Randomized Double-Blind Placebo-Controlled Adaptive Design Trial Of Intrathecally Administered Autologous Mesenchymal Stem Cells In Multiple System Atrophy
Multiple system atrophy (MSA) is a rare, rapidly progressive, and invariably fatal neurological condition characterized by autonomic failure, parkinsonism, and/or ataxia. There is no available treatment to slow or halt disease progression. The purpose of this study is to assess optimal dosing frequency, effectiveness and safety of adipose-derived autologous mesenchymal stem cells delivered into the spinal fluid of patients with MSA. Funding source: FDA Office of Orphan Product Development (OOPD), Mayo Clinic Executive Dean for Research Transformational Award, Mayo Clinic Regenerative Medicine, and Mayo Clinic Department of Neurology.
• Males or females aged 30-70 years, who are willing and able to give informed consent.
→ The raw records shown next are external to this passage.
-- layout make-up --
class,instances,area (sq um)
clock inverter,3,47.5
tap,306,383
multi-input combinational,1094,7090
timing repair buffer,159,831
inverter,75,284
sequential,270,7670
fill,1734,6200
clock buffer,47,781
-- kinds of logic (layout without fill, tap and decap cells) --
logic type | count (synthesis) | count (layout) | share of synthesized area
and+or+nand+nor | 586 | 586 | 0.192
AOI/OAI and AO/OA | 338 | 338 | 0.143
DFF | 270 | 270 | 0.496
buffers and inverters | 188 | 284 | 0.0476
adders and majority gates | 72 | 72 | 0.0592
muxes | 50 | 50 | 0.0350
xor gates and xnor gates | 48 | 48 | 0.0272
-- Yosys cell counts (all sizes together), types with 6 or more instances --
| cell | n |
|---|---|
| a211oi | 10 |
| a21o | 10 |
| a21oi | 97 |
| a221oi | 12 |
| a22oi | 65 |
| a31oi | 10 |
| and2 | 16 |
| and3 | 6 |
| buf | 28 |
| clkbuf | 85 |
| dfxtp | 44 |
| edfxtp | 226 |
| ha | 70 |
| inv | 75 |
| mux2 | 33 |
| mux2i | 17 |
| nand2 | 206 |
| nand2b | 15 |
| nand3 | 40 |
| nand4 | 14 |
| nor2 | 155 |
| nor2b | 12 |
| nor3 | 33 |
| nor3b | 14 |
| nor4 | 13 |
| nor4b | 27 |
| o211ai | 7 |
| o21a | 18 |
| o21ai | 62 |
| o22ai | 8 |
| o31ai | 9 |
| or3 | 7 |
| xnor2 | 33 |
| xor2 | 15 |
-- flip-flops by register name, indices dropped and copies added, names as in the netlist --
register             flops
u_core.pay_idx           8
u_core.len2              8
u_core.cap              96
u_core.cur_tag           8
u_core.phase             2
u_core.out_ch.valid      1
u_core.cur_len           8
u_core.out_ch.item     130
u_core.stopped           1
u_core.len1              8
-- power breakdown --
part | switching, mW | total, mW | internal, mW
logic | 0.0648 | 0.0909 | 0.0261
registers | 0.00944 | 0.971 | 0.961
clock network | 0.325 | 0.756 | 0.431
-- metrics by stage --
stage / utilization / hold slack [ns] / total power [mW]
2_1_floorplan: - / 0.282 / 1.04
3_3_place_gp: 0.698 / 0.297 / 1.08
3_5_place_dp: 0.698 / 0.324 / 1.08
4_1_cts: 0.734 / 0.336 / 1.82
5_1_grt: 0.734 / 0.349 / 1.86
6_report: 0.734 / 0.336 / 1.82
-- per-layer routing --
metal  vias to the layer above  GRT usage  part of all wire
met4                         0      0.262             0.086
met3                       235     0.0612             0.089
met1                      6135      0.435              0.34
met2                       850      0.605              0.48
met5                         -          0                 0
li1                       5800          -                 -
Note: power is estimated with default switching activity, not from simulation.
$ cat src/hdl/ehc_pkg.sv
// Shared types and constants for the Ethernet header classifier.
// Depends on nothing; every other file in hdl imports it.
`timescale 1ns / 1ps

package ehc_pkg;

	localparam int unsigned CNT_W = 14;

	localparam logic [CNT_W-1:0] COUNT_MAX    = 14'd16383;
	localparam logic [CNT_W-1:0] ETH_HDR_LEN  = 14'd14;
	localparam logic [CNT_W-1:0] IPV4_MIN_LEN = 14'd34;
	localparam logic [CNT_W-1:0] ARP_MIN_LEN  = 14'd42;

	localparam logic [15:0] TYPE_IPV4 = 16'h0800;
	localparam logic [15:0] TYPE_ARP  = 16'h0806;
	localparam logic [15:0] TYPE_IPV6 = 16'h86DD;

	localparam logic [15:0] PROTO_ICMP = 16'd1;
	localparam logic [15:0] PROTO_TCP  = 16'd6;
	localparam logic [15:0] PROTO_UDP  = 16'd17;

	localparam logic [3:0] IP_VERSION_4 = 4'd4;
	localparam logic [3:0] IHL_MIN      = 4'd5;

	localparam logic [2:0] KIND_RUNT      = 3'd0;
	localparam logic [2:0] KIND_OTHER     = 3'd1;
	localparam logic [2:0] KIND_ARP       = 3'd2;
	localparam logic [2:0] KIND_IPV6      = 3'd3;
	localparam logic [2:0] KIND_V4_TRUNC  = 3'd4;
	localparam logic [2:0] KIND_BAD_VER   = 3'd5;
	localparam logic [2:0] KIND_BAD_IHL   = 3'd6;
	localparam logic [2:0] KIND_IPV4      = 3'd7;

	typedef struct packed {
		logic [7:0] data_byte;
		logic       last_byte;
	} in_beat_t;

	typedef struct packed {
		logic [13:0] frame_length;
		logic [2:0]  kind;
		logic [47:0] dst_mac;
		logic [47:0] src_mac;
		logic [15:0] ethertype;
		logic [31:0] addr_first;
		logic [31:0] addr_second;
		logic [47:0] arp_hw_addr;
		logic [15:0] op_or_proto;
		logic        detail_valid;
		logic [15:0] port_first;
		logic [15:0] port_second;
	} out_beat_t;

	// Per-frame capture state
	typedef struct packed {
		logic [CNT_W-1:0] byte_count;
		logic [47:0]      dst_mac;
		logic [47:0]      src_mac;
		logic [15:0]      ethertype;
		logic [7:0]       version_ihl;
		logic [15:0]      op_proto;
		logic [31:0]      addr_first;
		logic [31:0]      addr_second;
		logic [47:0]      hw_addr;
		logic [15:0]      port_first;
		logic [15:0]      port_second;
	} frame_state_t;

	// L4 header offset from the IHL nibble: 14 + 4*IHL
	function automatic logic [CNT_W-1:0] l4_offset(input logic [3:0] ihl);
		return ETH_HDR_LEN + {{(CNT_W-6){1'b0}}, ihl, 2'b00};
	endfunction

endpackage

$ cat src/hdl/ehc_capture.sv
// Byte position counter and header field capture for one frame.
// Depends on ehc_pkg; exposes the updated state of the current beat.
`timescale 1ns / 1ps

module ehc_capture (
	input  logic                 clk,
	input  logic                 arst_n,
	input  logic                 fire,
	input  ehc_pkg::in_beat_t    beat,
	output ehc_pkg::frame_state_t nxt
);
	import ehc_pkg::*;

	frame_state_t st_q;
	logic [CNT_W-1:0] pos;
	logic [CNT_W-1:0] l4;
	logic [7:0] b;

	// Work out the state after this beat
	always_comb begin
		pos = st_q.byte_count;
		b   = beat.data_byte;
		nxt = st_q;

		if (pos < 14'd6) begin
			nxt.dst_mac = {st_q.dst_mac[39:0], b};
		end else if (pos < 14'd12) begin
			nxt.src_mac = {st_q.src_mac[39:0], b};
		end else if (pos < ETH_HDR_LEN) begin
			nxt.ethertype = {st_q.ethertype[7:0], b};
		end
		if (pos == ETH_HDR_LEN) begin
			nxt.version_ihl = b;
		end

		l4 = l4_offset(nxt.version_ihl[3:0]);

		if (nxt.ethertype == TYPE_ARP) begin
			if (pos == 14'd20 || pos == 14'd21) begin
				nxt.op_proto = {st_q.op_proto[7:0], b};
			end else if (pos >= 14'd22 && pos <= 14'd27) begin
				nxt.hw_addr = {st_q.hw_addr[39:0], b};
			end else if (pos >= 14'd28 && pos <= 14'd31) begin
				nxt.addr_first = {st_q.addr_first[23:0], b};
			end else if (pos >= 14'd38 && pos <= 14'd41) begin
				nxt.addr_second = {st_q.addr_second[23:0], b};
			end
		end else if (nxt.ethertype == TYPE_IPV4) begin
			if (pos == 14'd23) begin
				nxt.op_proto = {8'h00, b};
			end else if (pos >= 14'd26 && pos <= 14'd29) begin
				nxt.addr_first = {st_q.addr_first[23:0], b};
			end else if (pos >= 14'd30 && pos <= 14'd33) begin
				nxt.addr_second = {st_q.addr_second[23:0], b};
			end
			if (pos > ETH_HDR_LEN) begin
				if (pos == l4 || pos == l4 + 14'd1) begin
					nxt.port_first = {st_q.port_first[7:0], b};
				end else if (pos == l4 + 14'd2 || pos == l4 + 14'd3) begin
					nxt.port_second = {st_q.port_second[7:0], b};
				end
			end
		end

		// Saturate the length count
		if (st_q.byte_count != COUNT_MAX) begin
			nxt.byte_count = st_q.byte_count + 14'd1;
		end
	end

	// Advance on each beat; clear after the final byte
	always_ff @(posedge clk or negedge arst_n) begin
		if (!arst_n) begin
			st_q <= '0;
		end else if (fire) begin
			if (beat.last_byte) begin
				st_q <= '0;
			end else begin
				st_q <= nxt;
			end
		end
	end

endmodule

$ cat src/hdl/ehc_classify.sv
// Frame classification from the captured header state.
// Depends on ehc_pkg; purely combinational, feeds the result register.
`timescale 1ns / 1ps

module ehc_classify (
	input  ehc_pkg::frame_state_t st,
	output ehc_pkg::out_beat_t    res
);
	import ehc_pkg::*;

	logic [CNT_W-1:0] len;
	logic [CNT_W-1:0] l4;

	always_comb begin
		len = st.byte_count;
		l4  = l4_offset(st.version_ihl[3:0]);
		res = '0;
		res.frame_length = len;
		res.kind = KIND_RUNT;

		if (len >= ETH_HDR_LEN) begin
			res.dst_mac   = st.dst_mac;
			res.src_mac   = st.src_mac;
			res.ethertype = st.ethertype;

			if (st.ethertype == TYPE_ARP) begin
				res.kind = KIND_ARP;
				if (len >= ARP_MIN_LEN) begin
					res.addr_first   = st.addr_first;
					res.addr_second  = st.addr_second;
					res.arp_hw_addr  = st.hw_addr;
					res.op_or_proto  = st.op_proto;
					res.detail_valid = 1'b1;
				end
			end else if (st.ethertype == TYPE_IPV6) begin
				res.kind = KIND_IPV6;
			end else if (st.ethertype != TYPE_IPV4) begin
				res.kind = KIND_OTHER;
			end else if (len < IPV4_MIN_LEN) begin
				res.kind = KIND_V4_TRUNC;
			end else if (st.version_ihl[7:4] != IP_VERSION_4) begin
				res.kind = KIND_BAD_VER;
			end else if (st.version_ihl[3:0] < IHL_MIN) begin
				res.kind = KIND_BAD_IHL;
			end else begin
				res.kind        = KIND_IPV4;
				res.addr_first  = st.addr_first;
				res.addr_second = st.addr_second;
				res.op_or_proto = st.op_proto;
				// Report L4 detail only when it lies inside the frame
				if (st.op_proto == PROTO_ICMP) begin
					if (len >= l4 + 14'd2) begin
						res.detail_valid = 1'b1;
						res.port_first   = {8'h00, st.port_first[15:8]};
					end
				end else if (st.op_proto == PROTO_TCP || st.op_proto == PROTO_UDP) begin
					if (len >= l4 + 14'd4) begin
						res.detail_valid = 1'b1;
						res.port_first   = st.port_first;
						res.port_second  = st.port_second;
					end
				end
			end
		end
	end

endmodule

$ cat src/hdl/ethernet_header_classifier.sv
// Ethernet header classifier: one result beat per frame, on its final byte.
// The final byte is first held in the input register; the result register then
// loads from it and raises result_valid. Throughput: one byte per cycle; a final
// byte waits in the input register only while a previous result is still held
// and stalled.
// Reset clears all capture state and both valids. Depends on ehc_pkg, ehc_capture, ehc_classify.
`timescale 1ns / 1ps

module ethernet_header_classifier (
	input  logic               clk,
	input  logic               arst_n,
	input  logic               octet_valid,
	output logic               octet_stall,
	input  ehc_pkg::in_beat_t  octet,
	output logic               result_valid,
	input  logic               result_stall,
	output ehc_pkg::out_beat_t result
);
	import ehc_pkg::*;

	logic         valid_s1;
	in_beat_t     beat_s1;
	logic         consume_s1;
	frame_state_t nxt_state;
	out_beat_t    res;

	// Drain the input register unless a final byte meets a blocked result
	assign consume_s1  = valid_s1 & (~beat_s1.last_byte | ~result_valid | ~result_stall);
	assign octet_stall = valid_s1 & ~consume_s1;

	// Input register control
	always_ff @(posedge clk or negedge arst_n) begin
		if (!arst_n) begin
			valid_s1 <= 1'b0;
		end else if (!octet_stall) begin
			valid_s1 <= octet_valid;
		end
	end

	// Input register payload
	always_ff @(posedge clk) begin
		if (!octet_stall) begin
			beat_s1 <= octet;
		end
	end

	ehc_capture u_capture (
		.clk    (clk),
		.arst_n (arst_n),
		.fire   (consume_s1),
		.beat   (beat_s1),
		.nxt    (nxt_state)
	);

	ehc_classify u_classify (
		.st  (nxt_state),
		.res (res)
	);

	// Result register control: load on final byte, drop once taken
	always_ff @(posedge clk or negedge arst_n) begin
		if (!arst_n) begin
			result_valid <= 1'b0;
		end else if (consume_s1 && beat_s1.last_byte) begin
			result_valid <= 1'b1;
		end else if (!result_stall) begin
			result_valid <= 1'b0;
		end
	end

	// Result register payload
	always_ff @(posedge clk) begin
		if (consume_s1 && beat_s1.last_byte) begin
			result <= res;
		end
	end

endmodule
$ cat config.mk
export PLATFORM = sky130hd
export DESIGN_NAME = ethernet_header_classifier
export DESIGN_NICKNAME = d
export VERILOG_FILES = /design/src/hdl/ehc_pkg.sv /design/src/hdl/ehc_capture.sv /design/src/hdl/ehc_classify.sv /design/src/hdl/ethernet_header_classifier.sv
export SDC_FILE = /design/constraint.sdc
export NUM_CORES = 1
export LEC_CHECK = 0
export ABC_AREA = 1
export BUFFER_PORTS_ARGS = -buffer_cell sky130_fd_sc_hd__buf_2
export CORE_AREA = 2 2 268 270
export DETAILED_ROUTE_END_ITERATION = 8
export DIE_AREA = 0 0 270 272
export PLACE_DENSITY = 0.58
export SETUP_SLACK_MARGIN = 0.05
export SLEW_MARGIN = 20
export SYNTH_ARGS = -nofsm -noshare
export SYNTH_HDL_FRONTEND = slang
export SYNTH_SLANG_ARGS = --single-unit
$ cat constraint.sdc
create_clock -name clk -period 10.2 [get_ports clk]
set_clock_uncertainty 0.05 [all_clocks]
set_input_delay 2.04 -clock clk [delete_from_list [all_inputs] [get_ports clk]]
set_output_delay 2.04 -clock clk [all_outputs]
set_load 0.01 [all_outputs]
==> impl_metrics.py <==
metrics = {
    "setup_path": {
        "worstPathRequired_ns": 10.45,
        "critPathMaxFanout": 71,
        "max_stage_delay_ns": 0.98,
        "cp_slowest_cell": "nand3_4",
        "cp-start-kind": "register",
        "cp_cell_sequence": "nand2_1 > inv_2 > nand3_4 > o21ai_1 > nor2_1 > nand2_1 > nor2_2 > nand2_4 > clkinv_2 > nand3_4 > buf_4 > o22ai_1",
        "worst-endpoint-arrival_ns": 5.89,
        "end_kind": "register",
        "path_class": "register to register",
    },
    "yosys": {
        "yosysTopAreaCellShare": 0.3120,
        "async_flop_share": 0.4975,
        "syn_area_sq_um": 28780,
        "synth_cell_types": 52,
        "synth-main-ff-cell": "edfxtp_1",
        "synth_edf_count": 299,
        "synth_seq_cells": 595,
        "seq_area_frac_synth": 0.5693,
        "syn_avg_cell_area_sq_um": 9.257,
        "syn_nets": 3136,
        "syn_inst": 3109,
        "ys_top_cells_by_area": "edfxtp_1 (31%), dfrtp_1 (26%), nand2_1 (7.7%)",
        "synth_largest_area_cell": "edfxtp_1",
        "ys_warn_count": 0,
    },
    "clocking": {
        "cts_sinks": 595,
        "cts_resized": 0,
        "cts-root-buf": "clkbuf_16",
        "cts_buffer_depth": 3,
        "post_cts_buffers": 0,
        "worstSkewPairLatency_ns": 0.60,
        "clkTransAtPathRegs_ns": 0.06,
        "cts_buffers": 69,
        "htree_levels": 3,
        "cts_hold_repair.buffers": 0,
        "cts_tree": "done",
    },
    "place": {
        "dpl.hpwl_um": 50920,
        "dp_cells": 4198,
        "io_buffers": 304,
        "placed_area_sq_um": 30970,
        "gpl.final_weighted_congestion": 0.8849,
    },
    "cells_and_area": {
        "fin_cells": 4324,
        "final_cell_mix": "nand2_1 (589), inv_1 (415), o21ai_0 (326), buf_2 (303), edfxtp_1 (299)",
        "final_layout_size_suffix_gt1_frac": 0.1764,
        "fin_area_sq_um": 33260,
        "num-fill-cells": 6763,
        "layout.nets": 3346,
        "syn_to_final_growth_pct": 15.56,
        "final_common_cell": "nand2_1",
    },
    "timing": {
        "slew-limit-headroom": 0.2272,
        "worst_pin_slew_ns": 1.159,
        "period_needed_ns": 5.639,
        "hold_violations": 0,
        "grt_setup_unrepaired": "false",
        "tns_ns": 0,
        "slew_viol_final": 0,
        "setup_violations": 0,
        "max_freq_ghz": 0.1773,
        "min_period_over_period": 0.5529,
    },
    "power": {
        "ir_worst_vdd_mv": 0.09423,
        "p_per_area_nw_per_um2": 168.4,
        "p_leak_nw": 14.48,
        "total_power_mw": 5.600,
    },
    "grt": {
        "grt_pass1_vias": 21240,
        "grt_antenna_before_repair": 1,
        "grt_pass1_wl_um": 127100,
        "grt_usage": 0.2205,
        "grt_start_max_net_pins": 149,
        "overflow": 0,
    },
    "floorplanning": {
        "start_util": 0.4068,
        "fp.dieW_um": 270,
        "core_sq_um": 70750,
        "die_h_um": 272,
        "ios": 305,
        "row_count": 98,
        "dieArea_sq_um": 73440,
    },
    "routing": {
        "vias": 22500,
        "ant_nets": 0,
        "routed_wl_um": 82430,
        "drtIter0Drc": 2236,
        "routedWlPerCell_um": 19.06,
        "drc": 0,
        "avgViaCountPerCell": 5.203,
        "dr.pass1.iters": 6,
    },
    "status": {
        "status": "completed",
    },
    "flow_run": {
        "cap_viol_max_count": 0,
    },
    "min_path": {
        "timing.hold.worst.class": "register to register",
    },
}
==> final timing paths <==
path	startpoint	endpoint	slack, ns	depth (start not counted)
min in group asynchronous	arst_n	u_capture.st_q[142]$_DFFE_PN0P_	1.36	1
max	u_capture.pos[3]$_DFFE_PN0P_	result[114]$_SDFFCE_PP0P_	4.56	12
min	u_capture.st_q[166]$_DFFE_PN0P_	u_capture.st_q[166]$_DFFE_PN0P_	0.44	2
min reg2reg	u_capture.st_q[166]$_DFFE_PN0P_	u_capture.st_q[166]$_DFFE_PN0P_	0.44	2
max in group asynchronous	arst_n	u_capture.st_q[252]$_DFFE_PN0P_	7.26	2
max reg2reg	u_capture.pos[3]$_DFFE_PN0P_	result[114]$_SDFFCE_PP0P_	4.56	12
==> flip-flops by register name, summed over array words and instances, names as in the netlist <==
name	flops
u_capture.pos	14
beat_s1	9
u_capture.st_q	280
result	290
result_valid	1
valid_s1	1
==> cell type report <==
| class | instances | area, sq um | share of cell area |
|---|---|---|---|
| antenna | 1 | 2.502 | 0.00007524 |
| sequential | 595 | 16390 | 0.4927 |
| timing repair buffer | 335 | 1789 | 0.05380 |
| tap | 950 | 1189 | 0.03574 |
| clock buffer | 94 | 1926 | 0.05790 |
| clock inverter | 31 | 355.3 | 0.01068 |
| inverter | 431 | 1639 | 0.04928 |
| multi-input combinational | 1887 | 9972 | 0.2998 |
==> power by group <==
part	switching (mW)	total, mW	internal (mW)
Clock	1.01	2.53	1.53
Combinational	0.297	0.397	0.101
Sequential	0.0495	2.67	2.62
Total	1.35	5.60	4.25
==> through the flow <==
| step | util | worst slack [ns] | hold slack (ns) |
|---|---|---|---|
| finish | 0.4701 | 4.561 | 0.4377 |
| global route | 0.4700 | 4.162 | 0.4657 |
| floorplan | - | 0.8641 | 0.3979 |
| CTS | 0.4700 | 4.548 | 0.4403 |
| global placement | 0.4377 | 4.681 | 0.4145 |
| detailed placement | 0.4377 | 4.559 | 0.4278 |
==> routing by layer <==
layer / track usage / vias up / part of all wire
li1: - / 10850 / -
met1: 0.3139 / 10900 / 0.45
met2: 0.3519 / 666 / 0.48
met3: 0.03412 / 90 / 0.053
met4: 0.05848 / 0 / 0.018
met5: 0 / - / 0
==> worst max-delay path: cells and delay by family, from the launching register on <==
| family | cells | cell delay (ns) |
|---|---|---|
| AND/OR/NAND/NOR | 7 | 2.32 |
| buffers and inverters | 3 | 1.83 |
| flip-flops | 1 | 0.59 |
| AO/OA/AOI/OAI | 2 | 0.51 |
==> synth_stat cells (79+ instances only) <==
cell,count
nand2_1,592
inv_1,418
o21ai_0,326
edfxtp_1,299
dfrtp_1,296
o22ai_1,194
nor2_1,176
clkbuf_1,127
o21ai_1,93
nand3_1,85
a21oi_1,81
mux2i_1,80
or2_2,79
==> kinds of logic after synthesis <==
| group | after synthesis | share of synthesized area |
|---|---|---|
| flip-flops | 595 | 0.5693 |
| AND/OR/NAND/NOR | 1061 | 0.1692 |
| XOR/XNOR | 12 | 0.003652 |
| AO/OA/AOI/OAI | 720 | 0.1370 |
| adder cells (fa/ha/maj) | 14 | 0.006086 |
| multiplexers | 80 | 0.02782 |
| buffers and inverters | 627 | 0.08691 |
Note: power is estimated with default switching activity, not from simulation.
• Clinical diagnosis of MSA, fulfilling consensus criteria for probable MSA.
• UMSARS I (omitting question 11) between 5 and 17, and able to walk unaided (i.e. able to walk at least 50 yards without the use of a cane or walker, and without other support such as holding on to an arm or touching walls).
• Anticipated survival of at least 3 years in the opinion of the investigator.
• Normal cognition as assessed by the Montreal Cognitive Assessment (MOCA). We will require a value ≥26.